> Instructions to follow: In the records that follow, find each line with "localparam" and pull it out.

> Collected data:

## config.mk

```make
export PLATFORM = sky130hd
export DESIGN_NAME = controlador_entrada_saida_flat
export DESIGN_NICKNAME = d
export VERILOG_FILES = /design/src/rtl/controlador_entrada_saida_if.sv /design/src/rtl/controlador_entrada_saida.sv /design/src/flat_wrapper.sv
export SDC_FILE = /design/constraint.sdc
export NUM_CORES = 1
export LEC_CHECK = 0
export ABC_CLOCK_PERIOD_IN_PS = 2500
export BUFFER_PORTS_ARGS = -buffer_cell sky130_fd_sc_hd__buf_2
export CORE_ASPECT_RATIO = 1.4
export CORE_MARGIN = 2
export CORE_UTILIZATION = 47
export DETAILED_ROUTE_END_ITERATION = 8
export PLACE_DENSITY = 0.86
export SLEW_MARGIN = 10
export SYNTH_ARGS = -nofsm -noshare
export SYNTH_HDL_FRONTEND = slang
export SYNTH_SLANG_ARGS = --single-unit
```

## constraint.sdc

```tcl
create_clock -name clock -period 2.5 [get_ports clock]
set_clock_uncertainty 0.05 [all_clocks]
set_input_delay 0.5 -clock clock [delete_from_list [all_inputs] [get_ports clock]]
set_output_delay 0.5 -clock clock [all_outputs]
set_load 0.02 [all_outputs]
```

## src/rtl/controlador_entrada_saida_if.sv

```systemverilog
// ============================================================================
// controlador_entrada_saida_if
// Bus between the datapath and the switch/display I/O controller.
// Revision: 1.0
// ============================================================================
`default_nettype none

interface controlador_entrada_saida_if;
   logic [4:0]  opcode;
   logic        enter;
   logic [8:0]  entradaSwitch;
   logic [31:0] dadoSaida;
   logic        pcHabilita;
   logic        regEscrita;
   logic [31:0] dadoEntrada;
   logic [31:0] saidaValor;
   logic        saidaValida;
   logic [1:0]  estado;

   modport master (
      output opcode, enter, entradaSwitch, dadoSaida,
      input  pcHabilita, regEscrita, dadoEntrada, saidaValor, saidaValida, estado
   );

   modport slave (
      input  opcode, enter, entradaSwitch, dadoSaida,
      output pcHabilita, regEscrita, dadoEntrada, saidaValor, saidaValida, estado
   );
endinterface

`default_nettype wire

```

## src/rtl/controlador_entrada_saida.sv

```systemverilog
// ============================================================================
// controlador_entrada_saida
// Stalls the PC for debounced switch input (IN) and latches display values (OUT).
// Revision: 1.0
// ============================================================================
`default_nettype none

module controlador_entrada_saida #(
   parameter logic [4:0]  OPCODE_IN  = 5'd30,
   parameter logic [4:0]  OPCODE_OUT = 5'd31,
   parameter logic [15:0] DEBOUNCE   = 16'd50000
) (
   input  wire logic                   clock,
   input  wire logic                   reset,
   controlador_entrada_saida_if.slave  bus
);

   localparam logic [1:0]  c_OCIOSO  = 2'd0;
   localparam logic [1:0]  c_ARMA    = 2'd1;
   localparam logic [1:0]  c_ESPERA  = 2'd2;
   localparam logic [1:0]  c_ESCREVE = 2'd3;
   localparam logic [15:0] c_ULTIMO  = DEBOUNCE - 16'd1;

   logic [1:0]  estado_q, estado_d;
   logic [15:0] cont_q, cont_d;
   logic        enter_meta_q, enter_sinc_q;
   logic [31:0] dadoEntrada_q;
   logic [31:0] saidaValor_q;
   logic        saidaValida_q;
   logic        captura_w;
   logic        saida_w;
   logic        pcHabilita_w;
   logic        regEscrita_w;

   assign captura_w = (estado_q == c_ESPERA) && !enter_sinc_q && (cont_q == c_ULTIMO);
   assign saida_w   = (estado_q == c_OCIOSO) && (bus.opcode == OPCODE_OUT);

   // State register, synchronizer and datapath registers
   always_ff @(posedge clock or negedge reset) begin
      if (!reset) begin
         estado_q      <= c_OCIOSO;
         cont_q        <= 16'd0;
         enter_meta_q  <= 1'b1;
         enter_sinc_q  <= 1'b1;
         dadoEntrada_q <= 32'd0;
         saidaValor_q  <= 32'd0;
         saidaValida_q <= 1'b0;
      end else begin
         estado_q      <= estado_d;
         cont_q        <= cont_d;
         enter_meta_q  <= bus.enter;
         enter_sinc_q  <= enter_meta_q;
         if (captura_w) begin
            dadoEntrada_q <= {{23{bus.entradaSwitch[8]}}, bus.entradaSwitch};
         end
         if (saida_w) begin
            saidaValor_q  <= bus.dadoSaida;
            saidaValida_q <= 1'b1;
         end
      end
   end

   // Next state; the counter only runs in ESPERA and any released sample clears it
   always_comb begin
      estado_d = estado_q;
      cont_d   = 16'd0;
      case (estado_q)
         c_OCIOSO: begin
            if (bus.opcode == OPCODE_IN) estado_d = c_ARMA;
         end
         c_ARMA: begin
            if (enter_sinc_q) estado_d = c_ESPERA;
         end
         c_ESPERA: begin
            if (enter_sinc_q) begin
               cont_d = 16'd0;
            end else if (cont_q == c_ULTIMO) begin
               cont_d   = 16'd0;
               estado_d = c_ESCREVE;
            end else begin
               cont_d = cont_q + 16'd1;
            end
         end
         default: begin
            estado_d = c_OCIOSO;
         end
      endcase
   end

   always_comb begin
      pcHabilita_w = 1'b0;
      regEscrita_w = 1'b0;
      case (estado_q)
         c_OCIOSO:  pcHabilita_w = (bus.opcode != OPCODE_IN);
         c_ESCREVE: begin
            pcHabilita_w = 1'b1;
            regEscrita_w = 1'b1;
         end
         default: begin
            pcHabilita_w = 1'b0;
            regEscrita_w = 1'b0;
         end
      endcase
   end

   assign bus.pcHabilita  = pcHabilita_w;
   assign bus.regEscrita  = regEscrita_w;
   assign bus.dadoEntrada = dadoEntrada_q;
   assign bus.saidaValor  = saidaValor_q;
   assign bus.saidaValida = saidaValida_q;
   assign bus.estado      = estado_q;

endmodule

`default_nettype wire

```

## src/flat_wrapper.sv

```systemverilog
// flat-port wrapper written by rule: the top's interface ports become plain ports
module controlador_entrada_saida_flat 
#(
   parameter logic [4:0]  OPCODE_IN  = 5'd30,
   parameter logic [4:0]  OPCODE_OUT = 5'd31,
   parameter logic [15:0] DEBOUNCE   = 16'd50000
)
  (clock, reset, bus_opcode, bus_enter, bus_entradaSwitch, bus_dadoSaida, bus_pcHabilita, bus_regEscrita, bus_dadoEntrada, bus_saidaValor, bus_saidaValida, bus_estado);
  controlador_entrada_saida_if bus_i ();
  input  wire logic clock;
  input  wire logic reset;
  input wire logic [$bits(bus_i.opcode)-1:0] bus_opcode;
  input wire logic [$bits(bus_i.enter)-1:0] bus_enter;
  input wire logic [$bits(bus_i.entradaSwitch)-1:0] bus_entradaSwitch;
  input wire logic [$bits(bus_i.dadoSaida)-1:0] bus_dadoSaida;
  output wire logic [$bits(bus_i.pcHabilita)-1:0] bus_pcHabilita;
  output wire logic [$bits(bus_i.regEscrita)-1:0] bus_regEscrita;
  output wire logic [$bits(bus_i.dadoEntrada)-1:0] bus_dadoEntrada;
  output wire logic [$bits(bus_i.saidaValor)-1:0] bus_saidaValor;
  output wire logic [$bits(bus_i.saidaValida)-1:0] bus_saidaValida;
  output wire logic [$bits(bus_i.estado)-1:0] bus_estado;
  assign bus_i.opcode = bus_opcode;
  assign bus_i.enter = bus_enter;
  assign bus_i.entradaSwitch = bus_entradaSwitch;
  assign bus_i.dadoSaida = bus_dadoSaida;
  assign bus_pcHabilita = bus_i.pcHabilita;
  assign bus_regEscrita = bus_i.regEscrita;
  assign bus_dadoEntrada = bus_i.dadoEntrada;
  assign bus_saidaValor = bus_i.saidaValor;
  assign bus_saidaValida = bus_i.saidaValida;
  assign bus_estado = bus_i.estado;
  controlador_entrada_saida #(.OPCODE_IN(OPCODE_IN), .OPCODE_OUT(OPCODE_OUT), .DEBOUNCE(DEBOUNCE)) u_core (.clock(clock), .reset(reset), .bus(bus_i));
endmodule
```

==> results.py <==
metrics = {
    "pwr": {
        "power.leakage_nw": 1.833,
        "switching_power_mw": 1.186,
        "seq_power_share_pct": 41.1,
        "pwr-share-comb_pct": 33.2,
        "power_density_nw_per_um2": 999.6,
        "ir_drop_uv": 636.8,
        "swShare_pct": 34.07,
        "intPower_mw": 2.294,
        "pwr-share-clk_pct": 25.7,
    },
    "final_layout": {
        "fin_area_um2": 3481,
        "post-route-util_pct": 60.22,
        "final_common_cell": "buf_2",
        "antennaDiodeCount": 0,
        "area_growth_pct": 25.77,
        "fin_cells": 391,
        "drive_above_1_share_pct": 54.52,
        "nets": 371,
        "fillCellCount": 441,
        "final_cell_mix": "buf_2, dfrtp_1, mux2_2",
    },
    "clock_tree": {
        "holdBufCountCts": 0,
        "cts_buffers": 9,
        "clkLatencyLatePin_ns": 0.33,
        "cts.sinks": 62,
        "htreeDepth": 3,
        "cts_buffer_depth": 2,
        "clk_pin_slew_worst_paths_ns": 0.07,
        "cts_resized": 0,
        "cts-root-buf": "clkbuf_8",
        "cts_tree": "built",
        "post-cts-setup-buffers": 0,
    },
    "synth": {
        "synth.distinct_cells": 27,
        "synth_area_per_cell_um2": 12.87,
        "async_reset_ff_share_pct": 100.0,
        "syn-num-nets": 269,
        "synth-main-ff-cell": "dfrtp_1",
        "yosysWarnings": 0,
        "yosysSeqAreaShare_pct": 56.15,
        "synth_edf_count": 0,
        "syn-instance-count": 215,
        "ys_seq_elements": 62,
        "syn_area_um2": 2768,
    },
    "placed_design": {
        "dp_hpwl_mm": 3.957,
        "place_area_um2": 3273,
        "port_buffers": 117,
        "finalWeightedCongestion": 0.7941,
        "dp.cells": 376,
    },
    "global_routing": {
        "grt-ovfl-total": 0,
        "gr-usage-all-layers_pct": 17.11,
        "grt_pass1_wl_mm": 8.204,
        "grt_pass1_vias": 1911,
        "grt_max_degree": 34,
        "antenna_found_initial": 0,
    },
    "timing": {
        "min_period_ns": 2.078,
        "worst_slew_margin_rel_pct": 54.72,
        "tightest_slew_ns": 0.6791,
        "setup_viol": 0,
        "grt_setup_unrepaired": "no",
        "hold_violations": 0,
        "fin_tns_setup_ns": 0,
        "max_freq_ghz": 0.4812,
        "fin_crit_sh_pct": 83.13,
        "fin_hold_ws_ns": 0.1577,
        "slew_viol_final": 0,
    },
    "routing": {
        "drtAntennaViolNets": 0,
        "dr.pass1.iters": 4,
        "wl_per_cell_um": 13.50,
        "routed_via_density": 5.084,
        "drc": 0,
        "drtIter0Drc": 84,
        "wirelength_mm": 5.279,
        "vias": 1988,
    },
    "floorplan": {
        "core-area_um2": 5781,
        "dieHeight_um": 94.80,
        "fp.dieArea_um2": 6527,
        "rows": 33,
        "ios": 118,
        "die_w_um": 68.86,
        "start_util_pct": 47.88,
    },
    "setup_path": {
        "startpoint": "u_core.bus.estado[0]",
        "cp_max_fo": 5,
        "rrSetupSlack_ns": 0.61,
        "endpoint": "bus_pcHabilita",
        "cp.arrival_ns": 1.53,
        "reg2reg_depth": 6,
        "critical_path.startpoint_type": "flip-flop",
        "cp-end-kind": "primary output",
        "path_class": "flip-flop to primary output",
        "reg2reg_from": "u_core.cont_q[0]",
        "critPathRequiredTime_ns": 1.95,
        "r2r-end": "u_core.bus.dadoEntrada[7]",
    },
    "min_path": {
        "hp-class": "input pin to asynchronous set/reset pin",
    },
    "flow_run": {
        "cap_violations": 0,
    },
    "run_status": {
        "status": "finished clean",
    },
}
[layer usage]
layer	vias to the layer above	share of wire, %	wire length (um)	track usage [%]
met1	955	38	1993	19.47
met3	6	8.4	441	5.125
met4	0	1.2	61	8.333
li1	919	-	-	-
met2	108	53	2783	28.61
met5	-	0	0	0
[worst min path at each step]
stage / cells past startpoint / start / slack (ns) / to
after floorplan: 0 / reset / 0.15 / u_core.bus.dadoEntrada[0]
after global placement: 0 / u_core.enter_meta_q / 0.30 / u_core.enter_sinc_q
after detailed placement: 0 / u_core.enter_meta_q / 0.30 / u_core.enter_sinc_q
after CTS: 1 / reset / 0.17 / u_core.bus.dadoEntrada[4]
after global routing: 1 / bus_enter / 0.20 / u_core.enter_meta_q
final: 1 / reset / 0.16 / u_core.bus.dadoEntrada[4]
[cells by family after synthesis]
family	count (synthesis)	synth area share [%]
xor+xnor	14	4.430
simple gates	55	10.90
mux	42	17.09
compound gates	3	1.085
buf+inv	34	8.092
flops	62	56.15
fa+ha+maj	5	2.260
[cell type report]
type / instances / area, um^2 / area share (%)
Sequential cell: 62 / 1554 / 44.64
Multi-Input combinational cell: 119 / 992.2 / 28.50
Timing Repair Buffer: 120 / 620.6 / 17.83
Clock buffer: 12 / 165.2 / 4.745
Tap cell: 70 / 87.58 / 2.516
Clock inverter: 3 / 42.54 / 1.222
Inverter: 5 / 18.77 / 0.5392
[Yosys cell counts, types with 2 or more instances]
library cell   n  area share (%)
xor2_1         2            0.63
nor3_1         5            0.90
nand3_1        5            0.90
ha_1           5             2.3
buf_2          4            0.72
nand4_1        8             1.8
nand2_1        4            0.54
inv_1          5            0.68
nor4b_2        2             1.1
and4b_1        2            0.72
mux2_2        32              13
xnor2_1       12             3.8
dfrtp_1       60              54
nor2_1        21             2.8
mux2_1        10             4.1
buf_4         24             6.5
nor4_1         3            0.68
dfstp_2        2             1.9
[flip-flops by register name (all words and copies together), names as in the netlist]
| name | flops |
|---|---|
| u_core.bus.saidaValor | 32 |
| u_core.cont_q | 16 |
| u_core.bus.dadoEntrada | 9 |
| u_core.bus.estado | 2 |
| u_core.bus.saidaValida | 1 |
| u_core.enter_meta_q | 1 |
| u_core.enter_sinc_q | 1 |
[metrics by stage]
step | power [mW] | setup WS, ns
floorplan | 2.169 | 0.6778
global placement | 2.564 | 0.6944
detailed placement | 2.610 | 0.6147
CTS | 3.521 | 0.4043
global route | 3.684 | 0.2392
finish | 3.480 | 0.4217
[critical path, stage by stage (launching register included)]
cell	delay, ns
dfrtp_1	0.42
inv_1	0.10
ha_1	0.22
o21a_1	0.18
nor2_1	0.05
nor2_1	0.07
buf_2	0.17
[power by group through the flow]
| stage | registers (mW) | clock network (mW) | logic [mW] |
|---|---|---|---|
| 2_1_floorplan | 1.77 | 0 | 0.401 |
| 3_3_place_gp | 1.43 | 0 | 1.14 |
| 3_5_place_dp | 1.44 | 0 | 1.16 |
| 4_1_cts | 1.43 | 0.923 | 1.17 |
| 5_1_grt | 1.47 | 0.974 | 1.24 |
| 6_report | 1.43 | 0.894 | 1.15 |
No activity file was read; power rests on OpenSTA's default activity.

> Output below:
   localparam logic [1:0]  c_OCIOSO  = 2'd0;
   localparam logic [1:0]  c_ARMA    = 2'd1;
   localparam logic [1:0]  c_ESPERA  = 2'd2;
   localparam logic [1:0]  c_ESCREVE = 2'd3;
   localparam logic [15:0] c_ULTIMO  = DEBOUNCE - 16'd1;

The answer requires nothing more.